# pullback of (r,s)-tensor fields

Let $$F:M \to N$$ be a smooth map between smooth manifolds and let $$w\in T_s^0(N)$$ be a $$(0,s)$$-tensor field on $$N$$. Then let us define the pullback of $$w$$ by $$F$$ as the $$(0,s)$$-tensor field $$F^*w\in T_s^0(M)$$ on $$M$$ defined, for any $$p\in M$$, by $$F^*w|_p := dF^*_p(w|_{F(p)})$$ where $$(\forall v_1,\dots,v_s \in T_pM) \quad dF^*_p(w|_{F(p)})(v_1,\dots,v_s) :=w|_{F(p)}(dF_pv_1,\dots, dF_pv_s).$$

Thus $$F^* : T_s^0(N) \to T_s^0(M)$$. Is there a way to show that this is actually just a specific case of the following generation of the pullback of $$(r,s)$$-tensor fields by $$F$$: $$F^* :=(F^{-1})_* : T_s^r(N) \to T_s^r(M)?$$

• But you need a diffeomorphism in the general case. Look carefully at the definition.

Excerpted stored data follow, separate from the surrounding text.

### src/rtl/core/cfhash_pkg.sv
// Package with shared types, constants and hash functions for the case-folded hash unit.
`default_nettype none

package cfhash_pkg;

    // Command queue geometry.
    localparam int Q_DEPTH = 4;
    localparam int Q_PTR_W = $clog2(Q_DEPTH);
    localparam int Q_CNT_W = Q_PTR_W + 1;

    // Result buffer geometry.
    localparam int O_DEPTH = 2;
    localparam int O_PTR_W = $clog2(O_DEPTH);
    localparam int O_CNT_W = O_PTR_W + 1;

    // Command operation codes.
    localparam logic OP_MIX = 1'b0;
    localparam logic OP_FIN = 1'b1;

    // Character codes.
    localparam logic [7:0] CH_NUL       = 8'h00;
    localparam logic [7:0] CH_QUOTE     = 8'h22;
    localparam logic [7:0] CH_BACKSLASH = 8'h5C;
    localparam logic [7:0] CH_SLASH     = 8'h2F;
    localparam logic [7:0] CH_UPPER_A   = 8'h41;
    localparam logic [7:0] CH_UPPER_Z   = 8'h5A;
    localparam logic [7:0] CASE_OFFSET  = 8'h20;

    // One request passed from the front end to the back end.
    typedef struct packed {
        logic       op;
        logic [7:0] data;
    } cmd_t;

    // Mix one (already folded) byte into the running hash.
    function automatic logic [31:0] mix_byte(input logic [31:0] h, input logic [7:0] b);
        logic [31:0] s1;
        logic [31:0] s2;
        s1 = h + {{24{b[7]}}, b};
        s2 = s1 + (s1 << 10);
        return s2 ^ (s2 >> 6);
    endfunction

    // Final avalanche.
    function automatic logic [31:0] finish_hash(input logic [31:0] h);
        logic [31:0] s1;
        logic [31:0] s2;
        s1 = h + (h << 3);
        s2 = s1 ^ (s1 >> 11);
        return s2 + (s2 << 15);
    endfunction

endpackage

`default_nettype wire

### src/rtl/core/cfhash_front.sv
// Front end: accepts path bytes, folds case and tracks quoting, issues mix or finish commands.
`default_nettype none

module cfhash_front (
    input  wire logic              clk,
    input  wire logic              rst_n,
    input  wire logic              push,
    input  wire logic [7:0]        char_byte,
    input  wire logic              q_full,
    output logic                   q_push,
    output cfhash_pkg::cmd_t       q_cmd
);

    logic first_reg;
    logic first_next;
    logic quoted_reg;
    logic quoted_next;
    logic stopped_reg;
    logic stopped_next;
    logic accept;
    logic is_quote;
    logic [7:0] folded;

    assign accept   = push && !q_full;
    assign is_quote = (char_byte == cfhash_pkg::CH_QUOTE);

    always_comb
    begin
        if (char_byte >= cfhash_pkg::CH_UPPER_A && char_byte <= cfhash_pkg::CH_UPPER_Z)
        begin
            folded = char_byte + cfhash_pkg::CASE_OFFSET;
        end
        else if (char_byte == cfhash_pkg::CH_BACKSLASH)
        begin
            folded = cfhash_pkg::CH_SLASH;
        end
        else
        begin
            folded = char_byte;
        end
    end

    always_comb
    begin
        first_next   = first_reg;
        quoted_next  = quoted_reg;
        stopped_next = stopped_reg;
        q_push       = 1'b0;
        q_cmd.op     = cfhash_pkg::OP_MIX;
        q_cmd.data   = folded;
        if (accept)
        begin
            if (char_byte == cfhash_pkg::CH_NUL)
            begin
                // The terminator finishes the string and rearms the start state.
                q_push       = 1'b1;
                q_cmd.op     = cfhash_pkg::OP_FIN;
                first_next   = 1'b1;
                quoted_next  = 1'b0;
                stopped_next = 1'b0;
            end
            else if (first_reg)
            begin
                first_next = 1'b0;
                if (is_quote)
                begin
                    quoted_next = 1'b1;
                end
                else
                begin
                    q_push = 1'b1;
                end
            end
            else if (stopped_reg)
            begin
                q_push = 1'b0;
            end
            else if (quoted_reg && is_quote)
            begin
                stopped_next = 1'b1;
            end
            else
            begin
                q_push = 1'b1;
            end
        end
    end

    always_ff @(posedge clk or negedge rst_n)
    begin
        if (!rst_n)
        begin
            first_reg   <= 1'b1;
            quoted_reg  <= 1'b0;
            stopped_reg <= 1'b0;
        end
        else
        begin
            first_reg   <= first_next;
            quoted_reg  <= quoted_next;
            stopped_reg <= stopped_next;
        end
    end

endmodule

`default_nettype wire

### src/rtl/core/cfhash_queue.sv
// Short command queue between the front end and the back end.
`default_nettype none

module cfhash_queue (
    input  wire logic              clk,
    input  wire logic              rst_n,
    input  wire logic              q_push,
    input  wire cfhash_pkg::cmd_t  q_in,
    output logic                   q_full,
    input  wire logic              q_pop,
    output cfhash_pkg::cmd_t       q_out,
    output logic                   q_empty
);

    cfhash_pkg::cmd_t mem_reg [cfhash_pkg::Q_DEPTH];
    logic [cfhash_pkg::Q_PTR_W-1:0] wr_ptr_reg;
    logic [cfhash_pkg::Q_PTR_W-1:0] rd_ptr_reg;
    logic [cfhash_pkg::Q_CNT_W-1:0] cnt_reg;
    logic [cfhash_pkg::Q_CNT_W-1:0] cnt_next;
    logic do_push;
    logic do_pop;

    assign q_full  = (cnt_reg == cfhash_pkg::Q_CNT_W'(cfhash_pkg::Q_DEPTH));
    assign q_empty = (cnt_reg == '0);
    assign do_push = q_push && !q_full;
    assign do_pop  = q_pop && !q_empty;
    assign q_out   = mem_reg[rd_ptr_reg];

    always_comb
    begin
        cnt_next = cnt_reg;
        if (do_push && !do_pop)
        begin
            cnt_next = cnt_reg + cfhash_pkg::Q_CNT_W'(1);
        end
        else if (do_pop && !do_push)
        begin
            cnt_next = cnt_reg - cfhash_pkg::Q_CNT_W'(1);
        end
    end

    always_ff @(posedge clk)
    begin
        if (do_push)
        begin
            mem_reg[wr_ptr_reg] <= q_in;
        end
    end

    always_ff @(posedge clk or negedge rst_n)
    begin
        if (!rst_n)
        begin
            wr_ptr_reg <= '0;
            rd_ptr_reg <= '0;
            cnt_reg    <= '0;
        end
        else
        begin
            if (do_push)
            begin
                wr_ptr_reg <= wr_ptr_reg + cfhash_pkg::Q_PTR_W'(1);
            end
            if (do_pop)
            begin
                rd_ptr_reg <= rd_ptr_reg + cfhash_pkg::Q_PTR_W'(1);
            end
            cnt_reg <= cnt_next;
        end
    end

endmodule

`default_nettype wire

### src/rtl/core/cfhash_back.sv
// Back end: running hash, finalization and the result buffer.
`default_nettype none

module cfhash_back (
    input  wire logic              clk,
    input  wire logic              rst_n,
    input  wire cfhash_pkg::cmd_t  q_out,
    input  wire logic              q_empty,
    output logic                   q_pop,
    output logic                   empty,
    input  wire logic              pop,
    output logic [31:0]            hash_value
);

    logic [31:0] hash_reg;
    logic [31:0] obuf_reg [cfhash_pkg::O_DEPTH];
    logic [cfhash_pkg::O_PTR_W-1:0] o_wr_reg;
    logic [cfhash_pkg::O_PTR_W-1:0] o_rd_reg;
    logic [cfhash_pkg::O_CNT_W-1:0] o_cnt_reg;
    logic [cfhash_pkg::O_CNT_W-1:0] o_cnt_next;
    logic o_full;
    logic o_push;
    logic o_pop;

    assign o_full     = (o_cnt_reg == cfhash_pkg::O_CNT_W'(cfhash_pkg::O_DEPTH));
    assign empty      = (o_cnt_reg == '0);
    assign hash_value = obuf_reg[o_rd_reg];

    // Mix requests always proceed; a finish request waits for buffer room.
    assign q_pop  = !q_empty && ((q_out.op == cfhash_pkg::OP_MIX) || !o_full);
    assign o_push = q_pop && (q_out.op == cfhash_pkg::OP_FIN);
    assign o_pop  = pop && !empty;

    always_comb
    begin
        o_cnt_next = o_cnt_reg;
        if (o_push && !o_pop)
        begin
            o_cnt_next = o_cnt_reg + cfhash_pkg::O_CNT_W'(1);
        end
        else if (o_pop && !o_push)
        begin
            o_cnt_next = o_cnt_reg - cfhash_pkg::O_CNT_W'(1);
        end
    end

    always_ff @(posedge clk)
    begin
        if (o_push)
        begin
            obuf_reg[o_wr_reg] <= cfhash_pkg::finish_hash(hash_reg);
        end
    end

    always_ff @(posedge clk or negedge rst_n)
    begin
        if (!rst_n)
        begin
            hash_reg  <= '0;
            o_wr_reg  <= '0;
            o_rd_reg  <= '0;
            o_cnt_reg <= '0;
        end
        else
        begin
            if (q_pop)
            begin
                if (q_out.op == cfhash_pkg::OP_FIN)
                begin
                    hash_reg <= '0;
                end
                else
                begin
                    hash_reg <= cfhash_pkg::mix_byte(hash_reg, q_out.data);
                end
            end
            if (o_push)
            begin
                o_wr_reg <= o_wr_reg + cfhash_pkg::O_PTR_W'(1);
            end
            if (o_pop)
            begin
                o_rd_reg <= o_rd_reg + cfhash_pkg::O_PTR_W'(1);
            end
            o_cnt_reg <= o_cnt_next;
        end
    end

endmodule

`default_nettype wire

### src/rtl/core/case_folded_one_at_a_time_hash_unit.sv
// Top level of the case-folded one-at-a-time path hash unit.
//
//   Channel   Ports                           Direction  Transfer
//   -------   -----------------------------   ---------  --------------------------
//   input     push, full, char_byte[7:0]      in         push high and full low
//   result    pop, empty, hash_value[31:0]    out        pop high and empty low
//
// The unit takes one byte request per cycle while full is low. The front end
// is combinational and writes the command queue at the edge that accepts the
// byte; the back end pops it and updates the running hash with an add,
// shift-add and xor-shift. A terminating zero byte passes through the command
// queue and the result buffer before its hash shows on hash_value. Reset is
// asynchronous and active low; it clears the quoting state, the running hash
// and both queues. A stalled result side fills the two-entry result buffer,
// then the four-entry command queue, and only then raises full.
`default_nettype none

module case_folded_one_at_a_time_hash_unit (
    input  wire logic        clk,
    input  wire logic        rst_n,
    input  wire logic        push,
    output logic             full,
    input  wire logic [7:0]  char_byte,
    output logic             empty,
    input  wire logic        pop,
    output logic [31:0]      hash_value
);

    // Command path between the front end and the back end.
    logic             q_push;
    logic             q_full;
    logic             q_pop;
    logic             q_empty;
    cfhash_pkg::cmd_t q_in;
    cfhash_pkg::cmd_t q_out;

    // The front end stalls only when the command queue is full.
    assign full = q_full;

    // The front end folds case, maps backslash to slash and drops the bytes
    // that the quoting rules ignore, so only mix and finish requests queue up.
    cfhash_front u_front (
        .clk       (clk),
        .rst_n     (rst_n),
        .push      (push),
        .char_byte (char_byte),
        .q_full    (q_full),
        .q_push    (q_push),
        .q_cmd     (q_in)
    );

    cfhash_queue u_queue (
        .clk     (clk),
        .rst_n   (rst_n),
        .q_push  (q_push),
        .q_in    (q_in),
        .q_full  (q_full),
        .q_pop   (q_pop),
        .q_out   (q_out),
        .q_empty (q_empty)
    );

    // The back end owns the running hash and buffers finished results.
    cfhash_back u_back (
        .clk        (clk),
        .rst_n      (rst_n),
        .q_out      (q_out),
        .q_empty    (q_empty),
        .q_pop      (q_pop),
        .empty      (empty),
        .pop        (pop),
        .hash_value (hash_value)
    );

`ifndef SYNTH
    // Every accepted terminator must become a finish request.
    assert property (@(posedge clk) disable iff (!rst_n)
        (push && !full && char_byte == cfhash_pkg::CH_NUL)
            |-> (q_push && q_in.op == cfhash_pkg::OP_FIN))
        else $error("terminator did not issue a finish request");

    // A result can appear only after a finish request leaves the queue.
    assert property (@(posedge clk) disable iff (!rst_n)
        (empty && !(q_pop && q_out.op == cfhash_pkg::OP_FIN)) |=> empty)
        else $error("result appeared without a finish request");

    // The queue stays full while the back end takes nothing.
    assert property (@(posedge clk) disable iff (!rst_n)
        (full && !q_pop) |=> full)
        else $error("command queue lost an entry while stalled");
`endif

endmodule

`default_nettype wire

Jan 5 at 5:19

In your last line, you need $$F^{-1}$$ to be well-defined (at least differentiable), which is not the case in general.
The way you defined the pull-back operations is the most common one, and your last line should be the definition of push-forward when $$F$$ is a diffeomorphism, for example.